-- Extracted data follows --
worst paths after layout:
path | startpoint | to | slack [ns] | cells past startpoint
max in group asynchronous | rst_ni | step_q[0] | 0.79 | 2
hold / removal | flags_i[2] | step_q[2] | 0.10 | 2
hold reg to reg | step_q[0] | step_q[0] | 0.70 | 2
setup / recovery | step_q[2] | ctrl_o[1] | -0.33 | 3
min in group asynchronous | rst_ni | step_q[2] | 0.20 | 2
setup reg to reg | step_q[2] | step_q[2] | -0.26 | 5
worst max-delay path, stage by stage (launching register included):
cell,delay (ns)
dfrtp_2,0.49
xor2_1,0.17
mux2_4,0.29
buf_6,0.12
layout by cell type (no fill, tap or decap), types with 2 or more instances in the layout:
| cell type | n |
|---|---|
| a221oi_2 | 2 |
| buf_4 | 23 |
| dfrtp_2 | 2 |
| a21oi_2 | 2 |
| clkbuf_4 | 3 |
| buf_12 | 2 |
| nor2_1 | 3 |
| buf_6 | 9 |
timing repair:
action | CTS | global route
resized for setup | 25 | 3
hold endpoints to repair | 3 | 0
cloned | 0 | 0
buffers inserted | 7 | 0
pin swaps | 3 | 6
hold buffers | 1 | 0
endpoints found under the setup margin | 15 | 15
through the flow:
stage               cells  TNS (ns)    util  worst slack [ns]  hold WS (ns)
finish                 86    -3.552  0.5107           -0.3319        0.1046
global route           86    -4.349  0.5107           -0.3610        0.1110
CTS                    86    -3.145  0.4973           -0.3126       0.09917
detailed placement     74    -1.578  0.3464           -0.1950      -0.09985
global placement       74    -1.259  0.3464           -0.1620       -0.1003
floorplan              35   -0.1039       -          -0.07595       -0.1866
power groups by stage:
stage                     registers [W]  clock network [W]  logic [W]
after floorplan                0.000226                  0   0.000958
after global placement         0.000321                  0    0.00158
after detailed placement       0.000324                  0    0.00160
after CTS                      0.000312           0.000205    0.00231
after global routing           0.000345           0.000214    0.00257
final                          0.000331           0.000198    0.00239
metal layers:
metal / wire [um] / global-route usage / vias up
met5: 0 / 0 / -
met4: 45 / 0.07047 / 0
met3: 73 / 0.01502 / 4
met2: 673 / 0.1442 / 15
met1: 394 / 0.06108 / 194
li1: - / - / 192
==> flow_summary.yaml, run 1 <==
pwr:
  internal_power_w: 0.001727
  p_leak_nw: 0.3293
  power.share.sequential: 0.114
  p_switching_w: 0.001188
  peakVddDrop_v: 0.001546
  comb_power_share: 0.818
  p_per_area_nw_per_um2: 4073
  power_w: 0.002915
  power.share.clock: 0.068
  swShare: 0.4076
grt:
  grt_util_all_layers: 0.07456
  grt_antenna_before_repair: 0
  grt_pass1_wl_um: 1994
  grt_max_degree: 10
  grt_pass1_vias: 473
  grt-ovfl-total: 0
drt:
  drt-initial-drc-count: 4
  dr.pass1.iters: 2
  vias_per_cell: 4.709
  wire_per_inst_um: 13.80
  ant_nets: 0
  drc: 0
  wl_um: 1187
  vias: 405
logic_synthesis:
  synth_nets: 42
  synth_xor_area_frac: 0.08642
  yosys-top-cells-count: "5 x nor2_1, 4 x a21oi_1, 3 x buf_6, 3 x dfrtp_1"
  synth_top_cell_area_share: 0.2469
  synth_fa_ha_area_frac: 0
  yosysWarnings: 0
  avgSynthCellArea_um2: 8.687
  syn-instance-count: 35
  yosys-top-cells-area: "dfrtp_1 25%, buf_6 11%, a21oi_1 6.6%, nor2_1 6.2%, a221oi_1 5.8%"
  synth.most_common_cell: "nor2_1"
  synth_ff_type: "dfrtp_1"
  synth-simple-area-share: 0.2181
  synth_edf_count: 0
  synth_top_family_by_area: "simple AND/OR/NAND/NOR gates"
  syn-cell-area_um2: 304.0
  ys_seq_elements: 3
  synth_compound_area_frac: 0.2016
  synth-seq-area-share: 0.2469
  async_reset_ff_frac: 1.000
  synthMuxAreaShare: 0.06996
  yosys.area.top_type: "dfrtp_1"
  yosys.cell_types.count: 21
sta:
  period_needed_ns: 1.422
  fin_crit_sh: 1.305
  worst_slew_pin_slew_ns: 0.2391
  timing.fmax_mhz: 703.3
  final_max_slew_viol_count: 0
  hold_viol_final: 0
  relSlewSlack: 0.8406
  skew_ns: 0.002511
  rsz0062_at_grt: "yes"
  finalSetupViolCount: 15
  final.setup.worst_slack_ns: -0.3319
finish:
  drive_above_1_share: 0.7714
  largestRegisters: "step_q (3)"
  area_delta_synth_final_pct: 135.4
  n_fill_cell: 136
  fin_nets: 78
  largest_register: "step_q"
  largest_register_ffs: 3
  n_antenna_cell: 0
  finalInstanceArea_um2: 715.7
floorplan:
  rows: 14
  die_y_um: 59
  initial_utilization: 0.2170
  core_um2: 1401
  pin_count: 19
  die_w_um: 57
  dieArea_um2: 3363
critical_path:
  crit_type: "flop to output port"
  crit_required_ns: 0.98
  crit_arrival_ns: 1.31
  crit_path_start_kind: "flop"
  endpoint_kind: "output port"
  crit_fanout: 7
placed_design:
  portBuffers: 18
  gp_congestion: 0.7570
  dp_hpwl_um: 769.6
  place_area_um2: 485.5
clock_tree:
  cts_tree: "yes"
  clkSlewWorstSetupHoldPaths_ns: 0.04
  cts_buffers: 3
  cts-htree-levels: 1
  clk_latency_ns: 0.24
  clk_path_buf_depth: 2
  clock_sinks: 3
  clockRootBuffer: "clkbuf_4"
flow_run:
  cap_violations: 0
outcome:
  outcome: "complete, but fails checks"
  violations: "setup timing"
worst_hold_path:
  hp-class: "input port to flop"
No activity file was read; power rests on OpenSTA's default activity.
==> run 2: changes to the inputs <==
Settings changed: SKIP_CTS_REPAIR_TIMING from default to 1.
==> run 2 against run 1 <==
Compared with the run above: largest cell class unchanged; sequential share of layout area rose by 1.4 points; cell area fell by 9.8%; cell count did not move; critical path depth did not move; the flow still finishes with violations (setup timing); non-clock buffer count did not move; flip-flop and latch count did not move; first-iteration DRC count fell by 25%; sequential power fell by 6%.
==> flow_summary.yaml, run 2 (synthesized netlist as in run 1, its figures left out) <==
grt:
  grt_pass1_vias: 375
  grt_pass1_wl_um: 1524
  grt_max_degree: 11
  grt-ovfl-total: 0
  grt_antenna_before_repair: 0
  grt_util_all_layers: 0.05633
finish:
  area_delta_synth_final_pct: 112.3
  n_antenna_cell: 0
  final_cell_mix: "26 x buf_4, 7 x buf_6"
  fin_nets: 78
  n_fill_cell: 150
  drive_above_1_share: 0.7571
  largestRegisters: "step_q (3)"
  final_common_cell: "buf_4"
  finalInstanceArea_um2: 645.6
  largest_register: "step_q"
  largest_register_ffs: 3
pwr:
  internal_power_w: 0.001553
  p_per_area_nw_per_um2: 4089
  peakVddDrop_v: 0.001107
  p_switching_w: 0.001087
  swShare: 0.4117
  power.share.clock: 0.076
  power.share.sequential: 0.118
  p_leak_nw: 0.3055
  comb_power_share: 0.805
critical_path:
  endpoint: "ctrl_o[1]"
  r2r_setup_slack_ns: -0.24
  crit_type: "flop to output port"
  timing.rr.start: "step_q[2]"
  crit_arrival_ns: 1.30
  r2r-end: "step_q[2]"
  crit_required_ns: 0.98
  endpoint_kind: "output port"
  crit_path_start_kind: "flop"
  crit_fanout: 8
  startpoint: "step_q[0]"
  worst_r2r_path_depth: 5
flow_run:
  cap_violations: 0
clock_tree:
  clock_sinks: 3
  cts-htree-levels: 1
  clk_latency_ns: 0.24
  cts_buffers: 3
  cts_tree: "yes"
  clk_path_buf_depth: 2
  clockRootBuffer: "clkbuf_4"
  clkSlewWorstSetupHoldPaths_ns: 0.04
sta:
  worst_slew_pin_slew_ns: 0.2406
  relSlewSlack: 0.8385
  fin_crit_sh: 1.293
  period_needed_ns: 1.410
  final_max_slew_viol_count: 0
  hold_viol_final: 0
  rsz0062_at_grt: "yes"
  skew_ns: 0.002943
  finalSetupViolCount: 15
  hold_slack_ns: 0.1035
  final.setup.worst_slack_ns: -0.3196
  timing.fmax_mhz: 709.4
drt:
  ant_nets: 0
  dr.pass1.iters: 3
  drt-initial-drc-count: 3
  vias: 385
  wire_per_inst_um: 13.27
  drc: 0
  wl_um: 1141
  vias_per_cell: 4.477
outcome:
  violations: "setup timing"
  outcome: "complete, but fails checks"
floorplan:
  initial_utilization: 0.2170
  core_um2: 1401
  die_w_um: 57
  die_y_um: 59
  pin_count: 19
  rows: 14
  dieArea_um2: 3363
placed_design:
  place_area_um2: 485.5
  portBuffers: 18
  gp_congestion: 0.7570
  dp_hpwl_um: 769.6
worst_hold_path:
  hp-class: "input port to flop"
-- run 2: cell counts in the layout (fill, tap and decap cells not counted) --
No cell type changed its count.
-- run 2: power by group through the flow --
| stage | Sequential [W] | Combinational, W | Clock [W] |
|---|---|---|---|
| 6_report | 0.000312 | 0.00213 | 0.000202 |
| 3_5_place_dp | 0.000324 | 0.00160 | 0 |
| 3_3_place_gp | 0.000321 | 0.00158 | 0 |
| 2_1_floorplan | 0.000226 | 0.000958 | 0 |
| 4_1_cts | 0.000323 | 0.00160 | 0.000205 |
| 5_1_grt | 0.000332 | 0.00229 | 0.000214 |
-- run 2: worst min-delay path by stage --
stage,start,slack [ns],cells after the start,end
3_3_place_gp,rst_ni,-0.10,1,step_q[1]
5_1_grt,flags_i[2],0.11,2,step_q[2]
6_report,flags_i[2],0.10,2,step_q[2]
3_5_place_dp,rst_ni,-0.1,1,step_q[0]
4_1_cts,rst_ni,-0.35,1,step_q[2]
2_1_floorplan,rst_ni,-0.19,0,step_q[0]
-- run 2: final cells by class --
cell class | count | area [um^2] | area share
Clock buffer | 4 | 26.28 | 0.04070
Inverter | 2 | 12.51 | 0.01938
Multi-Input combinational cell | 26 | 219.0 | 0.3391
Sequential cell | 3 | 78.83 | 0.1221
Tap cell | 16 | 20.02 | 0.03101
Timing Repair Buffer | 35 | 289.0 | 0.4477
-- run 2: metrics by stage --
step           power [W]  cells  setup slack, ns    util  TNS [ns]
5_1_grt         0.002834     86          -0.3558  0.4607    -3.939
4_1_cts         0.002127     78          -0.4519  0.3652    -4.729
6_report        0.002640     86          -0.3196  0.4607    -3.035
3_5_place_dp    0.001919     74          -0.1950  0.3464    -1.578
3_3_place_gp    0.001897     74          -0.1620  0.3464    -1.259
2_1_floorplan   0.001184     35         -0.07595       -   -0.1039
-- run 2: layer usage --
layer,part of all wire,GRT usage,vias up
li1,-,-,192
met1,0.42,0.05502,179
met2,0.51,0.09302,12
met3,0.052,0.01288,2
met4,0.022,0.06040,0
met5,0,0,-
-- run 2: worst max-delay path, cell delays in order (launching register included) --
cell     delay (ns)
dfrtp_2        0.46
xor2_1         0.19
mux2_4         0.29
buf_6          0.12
-- Extracted data concluded --
## Try it
State how many lines of the entries include the string "included", with nothing besides the number.

## Response to the task
2